Full title: The Agony in the Garden Artist: Andrea Mantegna Date made: about 1458-60 Source: http://www.nationalgalleryimages.co.uk/ Contact: picture.library@nationalgallery.co.uk Copyright © The National Gallery, London
Full title: The Agony in the Garden
Artist: Andrea Mantegna
Date made: about 1458-60
Source: http://www.nationalgalleryimages.co.uk/
Contact: picture.library@nationalgallery.co.uk
Copyright © The National Gallery, London

I’m not sure we can penetrate this. We have the after story. After the garden. After the promise to Avram. After Sarah’s miraculous births. After the Garden of Gethsemane. After the journey by night to the Temple Mount. After the birth of Krishna. Yet how can we know the inner experience of personages from thousands of years in the past? We barely understand our own inner experience. And if we can’t answer the epistemological question, how did Avram know what he claimed to know about God, then we can’t decide the value of his claims. Aside from their value as myth and legend.
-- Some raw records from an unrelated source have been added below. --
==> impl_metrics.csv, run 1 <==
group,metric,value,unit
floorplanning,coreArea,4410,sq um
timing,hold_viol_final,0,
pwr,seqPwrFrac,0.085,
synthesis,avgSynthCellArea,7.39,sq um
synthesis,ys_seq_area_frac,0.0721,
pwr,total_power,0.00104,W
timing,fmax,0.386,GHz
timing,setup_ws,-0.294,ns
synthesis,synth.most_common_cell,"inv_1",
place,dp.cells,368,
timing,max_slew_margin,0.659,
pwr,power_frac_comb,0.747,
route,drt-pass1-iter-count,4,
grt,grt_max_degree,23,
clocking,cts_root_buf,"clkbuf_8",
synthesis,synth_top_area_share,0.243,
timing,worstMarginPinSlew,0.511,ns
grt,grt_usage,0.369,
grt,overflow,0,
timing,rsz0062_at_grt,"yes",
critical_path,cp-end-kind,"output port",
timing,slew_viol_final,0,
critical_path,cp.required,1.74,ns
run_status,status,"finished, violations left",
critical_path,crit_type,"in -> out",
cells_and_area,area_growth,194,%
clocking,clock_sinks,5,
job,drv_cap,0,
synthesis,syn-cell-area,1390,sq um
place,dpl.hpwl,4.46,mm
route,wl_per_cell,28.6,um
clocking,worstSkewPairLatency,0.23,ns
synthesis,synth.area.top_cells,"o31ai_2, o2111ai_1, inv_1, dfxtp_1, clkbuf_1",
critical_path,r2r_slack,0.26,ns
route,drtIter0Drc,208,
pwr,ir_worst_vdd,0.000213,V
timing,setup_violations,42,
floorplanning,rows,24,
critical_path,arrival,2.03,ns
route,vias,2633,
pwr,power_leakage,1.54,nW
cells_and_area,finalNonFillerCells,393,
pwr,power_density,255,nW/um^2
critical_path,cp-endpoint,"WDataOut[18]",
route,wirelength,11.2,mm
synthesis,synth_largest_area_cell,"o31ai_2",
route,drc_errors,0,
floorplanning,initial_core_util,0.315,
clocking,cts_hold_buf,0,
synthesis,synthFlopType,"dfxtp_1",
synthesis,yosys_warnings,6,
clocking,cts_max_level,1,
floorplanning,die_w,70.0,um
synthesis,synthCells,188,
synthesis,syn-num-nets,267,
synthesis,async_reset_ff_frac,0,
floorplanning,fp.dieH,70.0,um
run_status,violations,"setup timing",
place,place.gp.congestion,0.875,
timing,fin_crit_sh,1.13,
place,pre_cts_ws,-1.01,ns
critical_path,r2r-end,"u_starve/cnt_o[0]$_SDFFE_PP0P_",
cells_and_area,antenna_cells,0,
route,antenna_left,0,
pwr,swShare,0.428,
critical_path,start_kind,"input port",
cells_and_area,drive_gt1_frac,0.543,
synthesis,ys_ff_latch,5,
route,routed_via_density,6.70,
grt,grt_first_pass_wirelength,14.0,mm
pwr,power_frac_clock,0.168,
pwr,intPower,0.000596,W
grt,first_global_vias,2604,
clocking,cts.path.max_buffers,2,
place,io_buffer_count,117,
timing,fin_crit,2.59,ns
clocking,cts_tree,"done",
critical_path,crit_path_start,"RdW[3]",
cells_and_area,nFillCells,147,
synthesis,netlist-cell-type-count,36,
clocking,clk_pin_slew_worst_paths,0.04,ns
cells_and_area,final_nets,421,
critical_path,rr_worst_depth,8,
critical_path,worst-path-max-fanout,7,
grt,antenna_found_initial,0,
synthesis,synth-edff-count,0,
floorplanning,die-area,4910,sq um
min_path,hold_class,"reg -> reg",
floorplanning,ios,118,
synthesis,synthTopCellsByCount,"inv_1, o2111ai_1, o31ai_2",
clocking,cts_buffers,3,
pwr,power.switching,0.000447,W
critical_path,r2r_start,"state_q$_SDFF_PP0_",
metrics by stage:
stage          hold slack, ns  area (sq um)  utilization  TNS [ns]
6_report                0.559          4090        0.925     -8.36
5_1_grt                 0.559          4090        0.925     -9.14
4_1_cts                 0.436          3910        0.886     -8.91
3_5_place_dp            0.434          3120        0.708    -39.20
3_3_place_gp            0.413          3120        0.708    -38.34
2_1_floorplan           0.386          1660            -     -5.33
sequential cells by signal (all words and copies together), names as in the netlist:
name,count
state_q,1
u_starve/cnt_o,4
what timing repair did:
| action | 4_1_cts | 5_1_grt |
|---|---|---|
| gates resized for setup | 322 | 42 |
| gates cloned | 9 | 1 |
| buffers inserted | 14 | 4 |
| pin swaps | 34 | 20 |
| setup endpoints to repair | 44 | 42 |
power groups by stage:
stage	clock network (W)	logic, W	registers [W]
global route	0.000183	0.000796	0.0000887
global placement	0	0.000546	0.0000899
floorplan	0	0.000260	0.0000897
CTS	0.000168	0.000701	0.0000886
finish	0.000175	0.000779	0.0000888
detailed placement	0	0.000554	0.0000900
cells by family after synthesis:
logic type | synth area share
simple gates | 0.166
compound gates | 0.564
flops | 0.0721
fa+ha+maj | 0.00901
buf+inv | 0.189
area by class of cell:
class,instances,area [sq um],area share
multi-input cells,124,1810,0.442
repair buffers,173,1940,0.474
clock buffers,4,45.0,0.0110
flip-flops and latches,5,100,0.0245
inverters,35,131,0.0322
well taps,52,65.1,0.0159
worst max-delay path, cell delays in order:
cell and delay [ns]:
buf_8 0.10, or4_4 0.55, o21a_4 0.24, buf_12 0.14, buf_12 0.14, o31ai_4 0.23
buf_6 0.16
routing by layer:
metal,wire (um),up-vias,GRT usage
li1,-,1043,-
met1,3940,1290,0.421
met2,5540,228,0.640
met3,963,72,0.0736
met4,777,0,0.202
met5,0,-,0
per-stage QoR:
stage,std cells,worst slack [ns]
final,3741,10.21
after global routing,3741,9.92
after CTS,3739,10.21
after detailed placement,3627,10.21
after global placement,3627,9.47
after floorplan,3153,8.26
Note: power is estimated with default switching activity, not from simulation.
==> config.mk <==
export PLATFORM = sky130hd
export DESIGN_NAME = parity_rx
export DESIGN_NICKNAME = d
export VERILOG_FILES = /design/src/rtl/parity_rx.sv
export SDC_FILE = /design/constraint.sdc
export NUM_CORES = 1
export LEC_CHECK = 0
export CAP_MARGIN = 20
export CORE_MARGIN = 2
export CORE_UTILIZATION = 57
export CTS_CLUSTER_SIZE = 8
export DETAILED_ROUTE_END_ITERATION = 16
export GPL_ROUTABILITY_DRIVEN = 0
export GPL_TIMING_DRIVEN = 0
export PLACE_DENSITY = 0.9
export SETUP_SLACK_MARGIN = 0.5
export SYNTH_ARGS = -nofsm -noshare
export SYNTH_HDL_FRONTEND = slang
export SYNTH_SLANG_ARGS = --single-unit
==> constraint.sdc <==
create_clock -name clk -period 2.2 [get_ports clk]
set_input_delay 0.22 -clock clk [delete_from_list [all_inputs] [get_ports clk]]
set_output_delay 0.22 -clock clk [all_outputs]
set_load 0.03 [all_outputs]
==> src/rtl/parity_rx.sv <==
// Serial frame receiver: start bit, DATA_W data bits LSB first, parity, stop.
// Completed frames are held with status flags until a valid/ready handshake.
module parity_rx #(
  parameter int DATA_W     = 8,
  parameter int ODD_PARITY = 0
) (
  input  logic              clk,
  input  logic              rst_n,
  input  logic              rx,
  input  logic              bit_en,
  output logic [DATA_W-1:0] out_data,
  output logic              out_valid,
  input  logic              out_ready,
  output logic              parity_err,
  output logic              frame_err,
  output logic              overrun,
  output logic              busy
);

  localparam int CNT_W = (DATA_W > 1) ? $clog2(DATA_W) : 1;
  localparam logic [CNT_W-1:0] LAST_BIT = CNT_W'(DATA_W - 1);
  localparam logic ODD_BIT = (ODD_PARITY != 0);

  typedef enum logic [1:0] {IDLE, DATA, PARITY, STOP} state_e;

  state_e              state_q;
  logic [CNT_W-1:0]    cnt_q;
  logic                acc_q;
  logic [DATA_W-1:0]   shift_q;
  logic [DATA_W-1:0]   shift_d;
  logic                busy_q;

  logic [DATA_W-1:0]   out_data_q;
  logic                out_valid_q;
  logic                parity_err_q;
  logic                frame_err_q;
  logic                overrun_q;

  logic                frame_done;
  logic                frame_accept;

  always_comb begin
    shift_d = shift_q;
    for (int i = 0; i < DATA_W; i++) begin
      if (cnt_q == CNT_W'(i)) shift_d[i] = rx;
    end
  end

  assign frame_done   = bit_en && (state_q == STOP);
  // A completing frame may replace the held one if it is consumed on the same edge.
  assign frame_accept = frame_done && (!out_valid_q || out_ready);

  always_ff @(posedge clk or negedge rst_n) begin
    if (!rst_n) begin
      state_q <= IDLE;
      cnt_q   <= '0;
      acc_q   <= 1'b0;
      shift_q <= '0;
      busy_q  <= 1'b0;
    end else if (bit_en) begin
      case (state_q)
        IDLE: begin
          if (!rx) begin
            state_q <= DATA;
            cnt_q   <= '0;
            acc_q   <= 1'b0;
            busy_q  <= 1'b1;
          end
        end
        DATA: begin
          shift_q <= shift_d;
          acc_q   <= acc_q ^ rx;
          if (cnt_q == LAST_BIT) begin
            state_q <= PARITY;
          end else begin
            cnt_q <= cnt_q + 1'b1;
          end
        end
        PARITY: begin
          acc_q   <= acc_q ^ rx;
          state_q <= STOP;
        end
        STOP: begin
          state_q <= IDLE;
          busy_q  <= 1'b0;
        end
        default: begin
          state_q <= IDLE;
          busy_q  <= 1'b0;
        end
      endcase
    end
  end

  always_ff @(posedge clk or negedge rst_n) begin
    if (!rst_n) begin
      out_data_q   <= '0;
      out_valid_q  <= 1'b0;
      parity_err_q <= 1'b0;
      frame_err_q  <= 1'b0;
      overrun_q    <= 1'b0;
    end else if (frame_accept) begin
      out_data_q   <= shift_q;
      out_valid_q  <= 1'b1;
      parity_err_q <= acc_q ^ ODD_BIT;
      frame_err_q  <= ~rx;
      overrun_q    <= 1'b0;
    end else if (frame_done) begin
      overrun_q    <= 1'b1;
    end else if (out_valid_q && out_ready) begin
      out_valid_q  <= 1'b0;
      parity_err_q <= 1'b0;
      frame_err_q  <= 1'b0;
      overrun_q    <= 1'b0;
    end
  end

  assign out_data   = out_data_q;
  assign out_valid  = out_valid_q;
  assign parity_err = parity_err_q;
  assign frame_err  = frame_err_q;
  assign overrun    = overrun_q;
  assign busy       = busy_q;

endmodule

==> reports/results.md <==
| Stage | Metric | Value |
| --- | --- | --- |
| outcome | Status | completed |
| global routing | Global-route wire length before repair | 3.86 mm |
| cts | Clk Tree Root Cell | sky130_fd_sc_hd__clkbuf_4 |
| cells and area | Syn-to-layout area delta | 19.1% |
| critical path | Worst-path cell with the longest stage delay | sky130_fd_sc_hd__clkdlybuf4s50_1 |
| cells and area | Post-layout net count | 147 |
| detailed routing | Routed Wire Length | 2.28 mm |
| cts | TritonCTS clock tree | done |
| power and ir drop | Portion of total power attributed to combinational logic | 49.7% |
| timing | Max transition margin | 59.3% |
| power and ir drop | Worst IR drop on VDD | 0.775 mV |
| floorplanning | Die Y-Extent | 52.0 um |
| synthesis | Average cell area after synthesis | 12.1 um2 |
| place | Port Buf Inserts | 17 |
| detailed routing | Number of remaining DRC errors | 0 |
| timing | Total negative setup slack | 0 ns |
| power and ir drop | Sw frac | 40.8% |
| critical path | Cell family with most CP delay | buffers and inverters |
| power and ir drop | Part of the power in registers | 40.1% |
| synthesis | Proportion of netlist area held by the largest area contributor | 51.5% |
| detailed routing | Vias | 869 |
| critical path | Worst EP arrival | 1.40 ns |
| timing | Max frequency | 618 MHz |
| place | Placed wire-length estimate after detailed placement | 1.78 mm |
| global routing | Total routing usage reported by global routing | 19.6% |
| timing | Final Hold Fails | 0 |
| critical path | Element type at the critical path start | flip-flop |
| timing | Count of final setup violators | 0 |
| detailed routing | Number of nets still failing antenna checks after routing | 0 |
| floorplanning | Starting density of the core | 59.9% |
| critical path | Worst Path Buf+Inv | 1 |
| global routing | Residual overflow from global routing | 0 |
| synthesis | Number of warnings issued by yosys | 0 |
| detailed routing | Iteration-0 DRC count of the detailed router | 25 |
| cts | Level count of the clock H-tree | 1 |
| cts | Source-to-sink clock delay at the later pin of the worst-skew pair | 0.33 ns |
| cts | Number of buffers inserted by hold repair at cts | 0 |
| power and ir drop | Net switching power | 853 uW |
| power and ir drop | Leakage component of the power | 0.778 nW |
| synthesis | Library cell with the largest summed area after synthesis | sky130_fd_sc_hd__dfrtp_1 |
| timing | RSZ-0062 raised after global routing | false |
| detailed routing | Vias/cell | 5.50 |
| global routing | Vias in the first global route | 855 |
| floorplanning | Core Region | 2190 um2 |
| power and ir drop | P_int | 1.24 mW |
| critical path | Critical path required time | 1.98 ns |
| synthesis | Area contributors post-synth | sky130_fd_sc_hd__dfrtp_1 (52%), sky130_fd_sc_hd__ha_1 (10%), sky130_fd_sc_hd__mux2_1 (8.6%) |
| power and ir drop | Clock network power share | 10.2% |
| detailed routing | Drt pass-1 iters | 5 |
| worst hold path | Path type of the worst min-delay path | primary input to asynchronous set/reset pin |
| cells and area | Filler Cells Inserted | 156 |
| synthesis | Library cells used by synthesis | 25 |
| floorplanning | Area of the die | 2700 um2 |
| flow run | Count of max-cap constraint violations | 0 |
| timing | Final Max Slew Viols | 0 |
| cells and area | Final standard cell area without fillers | 1560 um2 |
| synthesis | Synth Register Bits | 27 |
| place | Total cell area at the placement stage | 1530 um2 |
| cts | Clock tree buffer depth | 2 |
| critical path | Crit path capture type | output port |
| global routing | Largest net degree at the start of global routing | 16 |
| synthesis | Cell area after technology mapping | 1310 um2 |
| floorplanning | IO Count | 18 |
| synthesis | Synthesized netlist cell count | 108 |
| timing | Period Utilization, post-route | 73.6% |
| timing | Crit path time final | 1.62 ns |
| global routing | Number of antenna violations at the first check in global routing | 0 |
| critical path | Worst stage delay on the critical path | 0.68 ns |
| cells and area | Layout cells sized above 1 | 10.8% |
| floorplanning | Die boundary width | 52.0 um |
| critical path | Critical path, cell by cell | clkdlybuf4s50_1 |
| cts | Clock input transition at the sequential cells of the worst setup and hold paths | 0.15 ns |
| timing | Max Clock Skew | 0.00925 ns |
| synthesis | Post-Synthesis Net Count | 124 |
| timing | Transition time at the pin with the least slew margin | 0.608 ns |
| critical path | CP Max Fanout | 2 |
| cts | Total clock sinks | 27 |
| synthesis | Share of the yosys chip area belonging to registers | 51.5% |
| critical path | Critical Setup Path Class | flip-flop to output port |
| power and ir drop | Areal power density over the cells | 1340 nW/um2 |
| cells and area | Inserted Diodes | 0 |
| floorplanning | Number of rows in the core area | 17 |
| cts | CTS Buf Count | 3 |
| detailed routing | Average routed wire per standard cell | 14.4 um |
[path summary, 6_finish.rpt]
path,start,endpoint,slack [ns],cells after the start
worst max-delay path,frame_err$_DFFE_PN0P_,frame_err,0.58,1
worst max register to register,state_q[1]$_DFFE_PN0P_,out_data[2]$_DFFE_PN0N_,0.64,5
worst min register to register,shift_q[0]$_DFFE_PN0P_,shift_q[0]$_DFFE_PN0P_,0.50,2
max in group asynchronous,rst_n,shift_q[4]$_DFFE_PN0P_,1.43,2
worst min-delay path,rst_n,state_q[0]$_DFFE_PN0P_,0.25,1
min in group clk,out_ready,overrun$_DFFE_PN0P_,0.47,2
[placed cells by master (no fill, tap or decap), types with 3 or more instances in the layout]
cell type,n
sky130_fd_sc_hd__nand3_1,4
sky130_fd_sc_hd__a21oi_1,3
sky130_fd_sc_hd__clkbuf_4,3
sky130_fd_sc_hd__ha_1,11
sky130_fd_sc_hd__mux2_1,10
sky130_fd_sc_hd__inv_1,7
sky130_fd_sc_hd__o21ai_0,3
sky130_fd_sc_hd__nor2b_1,3
sky130_fd_sc_hd__nand4_1,3
sky130_fd_sc_hd__mux2i_1,6
sky130_fd_sc_hd__clkdlybuf4s50_1,16
sky130_fd_sc_hd__dfrtp_1,27
sky130_fd_sc_hd__o21ai_1,3
sky130_fd_sc_hd__nand2_1,12
[power groups by stage]
stage          sequential [mW]  clock, mW  combinational (mW)
2_1_floorplan             1.03          0               0.495
3_3_place_gp             0.832          0               0.993
3_5_place_dp             0.852          0                1.04
4_1_cts                  0.840      0.221                1.05
5_1_grt                  0.869      0.231                1.14
6_report                 0.838      0.214                1.04
[logic make-up (layout without fill, tap and decap cells)]
family / count (synthesis) / after routing / share of synthesized area, %
simple gates: 28 / 28 / 11.4
mux: 17 / 17 / 14.3
compound gates: 15 / 15 / 8.49
buf+inv: 10 / 32 / 3.82
fa+ha+maj: 11 / 11 / 10.5
flops: 27 / 27 / 51.5
[per-stage QoR]
step	power [mW]	util [%]	hold WS, ns	setup slack, ns	cells
global placement	1.83	69.2	0.457	0.571	153
detailed placement	1.90	69.9	0.471	0.535	154
finish	2.09	71.3	0.252	0.582	158
floorplan	1.53	-	-0.0756	0.781	108
CTS	2.11	71.2	0.262	0.502	158
global route	2.24	71.3	0.283	0.534	158
[worst register-to-register path, delay by kind of cell (launching register included)]
family | cells | cell delay, ns
fa+ha+maj | 1 | 0.24
buf+inv | 1 | 0.19
flops | 1 | 0.44
mux | 1 | 0.34
simple gates | 2 | 0.24
[cell usage after synthesis]
cell / number
sky130_fd_sc_hd__mux2_4: 1
sky130_fd_sc_hd__nand4_1: 3
sky130_fd_sc_hd__a22o_1: 2
sky130_fd_sc_hd__buf_2: 1
sky130_fd_sc_hd__dfrtp_1: 27
sky130_fd_sc_hd__buf_4: 1
sky130_fd_sc_hd__nand2b_1: 2
sky130_fd_sc_hd__nor2_1: 1
sky130_fd_sc_hd__nand4b_1: 2
sky130_fd_sc_hd__buf_6: 1
sky130_fd_sc_hd__a21boi_4: 1
sky130_fd_sc_hd__mux2i_1: 6
sky130_fd_sc_hd__nand3_1: 4
sky130_fd_sc_hd__nor2b_1: 3
sky130_fd_sc_hd__a21o_2: 1
sky130_fd_sc_hd__o211ai_2: 1
sky130_fd_sc_hd__o21ai_2: 1
sky130_fd_sc_hd__nand2_1: 12
sky130_fd_sc_hd__mux2_1: 10
sky130_fd_sc_hd__o21ai_0: 3
sky130_fd_sc_hd__nor3b_2: 1
sky130_fd_sc_hd__ha_1: 11
sky130_fd_sc_hd__inv_1: 7
sky130_fd_sc_hd__a21oi_1: 3
sky130_fd_sc_hd__o21ai_1: 3
[cell type report]
class,instances,area (um2),share of cell area (%)
clock inverters,1,5.00,0.321
inverters,7,26.3,1.68
repair buffers,18,188,12.0
plain buffers,3,23.8,1.52
flip-flops and latches,27,676,43.3
clock buffers,3,22.5,1.44
multi-input cells,71,586,37.5
well taps,28,35.0,2.24
[sequential cells by signal, summed over array words and instances (netlist names)]
name,count
state_q,2
frame_err,1
shift_q,8
parity_err,1
overrun,1
busy,1
out_valid,1
acc_q,1
out_data,8
cnt_q,3
[what timing repair did]
item                       in CTS  in global routing
hold endpoints to repair        0                  0
resized for setup               0                  1
setup buffers                   0                  0
setup endpoints to repair       0                  1
[per-layer routing]
metal,GRT usage (%),part of all wire [%],vias to the layer above
li1,-,-,417
met3,2.59,2.7,2
met5,0,0,-
met2,33.8,52,18
met1,25.0,45,432
met4,7.46,1.0,0
No activity file was read; power rests on OpenSTA's default activity.
### src/rtl/multi_cycle_control.sv
// Moore control FSM for the RV32IM/Zicsr multicycle datapath; every output
// depends only on the current state and the latched instruction.
//   0 FETCH   1 DECODE   2 LS_ADDR  3 LOAD_MEM  4 LOAD_WB  5 STORE_MEM
//   6 R_EX    7 ALU_WB   8 I_EX     9 BRANCH   10 JAL     11 JALR
//  12 LUI_EX 14 ECALL   15 URET    16 CSR_EX   17 CSR_WB  18 INVALID
module multi_cycle_control
  import multi_cycle_control_pkg::*;
#(
  parameter bit P_HAS_M = 1'b1
) (
  input  logic        iCLK,
  input  logic        iRST,
  input  logic [31:0] iInstr,
  output logic [5:0]  oState,
  output logic        oEscreveIR,
  output logic        oEscrevePC,
  output logic        oEscrevePCCond,
  output logic        oEscrevePCBack,
  output logic [2:0]  oOrigAULA,
  output logic [2:0]  oOrigBULA,
  output logic [2:0]  oMem2Reg,
  output logic [2:0]  oOrigPC,
  output logic        oIouD,
  output logic        oRegWrite,
  output logic        oCSRegWrite,
  output logic        oMemWrite,
  output logic        oMemRead,
  output logic [4:0]  oALUControl,
  output logic        oEcall,
  output logic        oInvInstruction,
  output logic        oInstrRetired
);

  state_t      state, state_nxt, sys_nxt;
  logic [6:0]  opcode, funct7;
  logic [2:0]  funct3;
  logic [11:0] imm12;
  logic [4:0]  dec_alu_op;
  logic        dec_valid;
  logic        unused_reg_fields;

  assign opcode = iInstr[6:0];
  assign funct3 = iInstr[14:12];
  assign funct7 = iInstr[31:25];
  assign imm12  = iInstr[31:20];
  assign unused_reg_fields = ^{iInstr[19:15], iInstr[11:7]};
  assign oState = state;

  alu_op_decode #(.P_HAS_M(P_HAS_M)) u_alu_op_decode (
    .opcode (opcode),
    .funct3 (funct3),
    .funct7 (funct7),
    .alu_op (dec_alu_op),
    .valid  (dec_valid)
  );

  always_ff @(posedge iCLK or posedge iRST) begin
    if (iRST) state <= ST_FETCH;
    else      state <= state_nxt;
  end

  always_comb begin
    sys_nxt = ST_INVALID;
    if (funct3 == 3'b000) begin
      if (imm12 == 12'h000)      sys_nxt = ST_ECALL;
      else if (imm12 == 12'h002) sys_nxt = ST_URET;
    end else if (funct3 inside {3'b001, 3'b010, 3'b011}) begin
      sys_nxt = ST_CSR_EX;
    end
  end

  always_comb begin
    state_nxt       = ST_FETCH;
    oEscreveIR      = 1'b0;
    oEscrevePC      = 1'b0;
    oEscrevePCCond  = 1'b0;
    oEscrevePCBack  = 1'b0;
    oOrigAULA       = AULA_A;
    oOrigBULA       = BULA_B;
    oMem2Reg        = M2R_ALUOUT;
    oOrigPC         = PC_ALU;
    oIouD           = 1'b0;
    oRegWrite       = 1'b0;
    oCSRegWrite     = 1'b0;
    oMemWrite       = 1'b0;
    oMemRead        = 1'b0;
    oALUControl     = ALU_ADD;
    oEcall          = 1'b0;
    oInvInstruction = 1'b0;
    oInstrRetired   = 1'b0;
    case (state)
      ST_FETCH: begin
        oMemRead       = 1'b1;
        oEscreveIR     = 1'b1;
        oEscrevePCBack = 1'b1;
        oOrigAULA      = AULA_PC;
        oOrigBULA      = BULA_FOUR;
        oEscrevePC     = 1'b1;
        state_nxt      = ST_DECODE;
      end
      ST_DECODE: begin
        // ALUOut <= PCBack + imm, the target for branch/jal/auipc
        oOrigAULA = AULA_PCBACK;
        oOrigBULA = BULA_IMM;
        case (opcode)
          OPC_LOAD, OPC_STORE: state_nxt = dec_valid ? ST_LS_ADDR : ST_INVALID;
          OPC_OP:              state_nxt = dec_valid ? ST_R_EX    : ST_INVALID;
          OPC_OP_IMM:          state_nxt = dec_valid ? ST_I_EX    : ST_INVALID;
          OPC_BRANCH:          state_nxt = dec_valid ? ST_BRANCH  : ST_INVALID;
          OPC_LUI:             state_nxt = ST_LUI_EX;
          OPC_AUIPC:           state_nxt = ST_ALU_WB;
          OPC_JAL:             state_nxt = ST_JAL;
          OPC_JALR:            state_nxt = ST_JALR;
          OPC_MISC_MEM: begin
            state_nxt     = ST_FETCH;
            oInstrRetired = 1'b1;
          end
          OPC_SYSTEM:          state_nxt = sys_nxt;
          default:             state_nxt = ST_INVALID;
        endcase
      end
      ST_LS_ADDR: begin
        oOrigAULA = AULA_A;
        oOrigBULA = BULA_IMM;
        state_nxt = (opcode == OPC_LOAD) ? ST_LOAD_MEM : ST_STORE_MEM;
      end
      ST_LOAD_MEM: begin
        oIouD     = 1'b1;
        oMemRead  = 1'b1;
        state_nxt = ST_LOAD_WB;
      end
      ST_LOAD_WB: begin
        oMem2Reg      = M2R_MEM;
        oRegWrite     = 1'b1;
        oInstrRetired = 1'b1;
      end
      ST_STORE_MEM: begin
        oIouD         = 1'b1;
        oMemWrite     = 1'b1;
        oInstrRetired = 1'b1;
      end
      ST_R_EX: begin
        oALUControl = dec_alu_op;
        state_nxt   = ST_ALU_WB;
      end
      ST_ALU_WB: begin
        oRegWrite     = 1'b1;
        oInstrRetired = 1'b1;
      end
      ST_I_EX: begin
        oOrigBULA   = BULA_IMM;
        oALUControl = dec_alu_op;
        state_nxt   = ST_ALU_WB;
      end
      ST_BRANCH: begin
        oEscrevePCCond = 1'b1;
        oOrigPC        = PC_ALUOUT;
        oInstrRetired  = 1'b1;
      end
      ST_JAL: begin
        oMem2Reg      = M2R_PC4;
        oRegWrite     = 1'b1;
        oOrigPC       = PC_ALUOUT;
        oEscrevePC    = 1'b1;
        oInstrRetired = 1'b1;
      end
      ST_JALR: begin
        oOrigBULA     = BULA_IMM;
        oOrigPC       = PC_JALR;
        oMem2Reg      = M2R_PC4;
        oRegWrite     = 1'b1;
        oEscrevePC    = 1'b1;
        oInstrRetired = 1'b1;
      end
      ST_LUI_EX: begin
        oOrigAULA = AULA_ZERO;
        oOrigBULA = BULA_IMM;
        state_nxt = ST_ALU_WB;
      end
      ST_ECALL: begin
        oEcall        = 1'b1;
        oOrigPC       = PC_UTVEC;
        oEscrevePC    = 1'b1;
        oInstrRetired = 1'b1;
      end
      ST_URET: begin
        oOrigPC       = PC_UEPC;
        oEscrevePC    = 1'b1;
        oInstrRetired = 1'b1;
      end
      ST_CSR_EX: begin
        state_nxt = ST_CSR_WB;
        case (funct3)
          3'b001: oOrigBULA = BULA_ZERO;
          3'b010: begin
            oOrigBULA   = BULA_CSR;
            oALUControl = ALU_OR;
          end
          3'b011: begin
            oOrigAULA   = AULA_NOT_A;
            oOrigBULA   = BULA_CSR;
            oALUControl = ALU_AND;
          end
          default: ;
        endcase
      end
      ST_CSR_WB: begin
        // rd gets the old CSR value on the same edge the CSR is rewritten
        oMem2Reg      = M2R_CSR;
        oRegWrite     = 1'b1;
        oCSRegWrite   = 1'b1;
        oInstrRetired = 1'b1;
      end
      ST_INVALID: oInvInstruction = 1'b1;
      default: ;
    endcase
  end

endmodule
Perhaps then Emerson’s quest for a religion of revelation to us rather than the dry bones of theirs is fruitless. Perhaps. I would say and will stop here for now, that the only way we can understand the nature of revelation is to search for its marks in our own lives. We will not find answers in ancient texts because the layers, the barriers to knowing the mind of another becomes insurmountable in them. What has been revealed to you? What was its source? How do you know?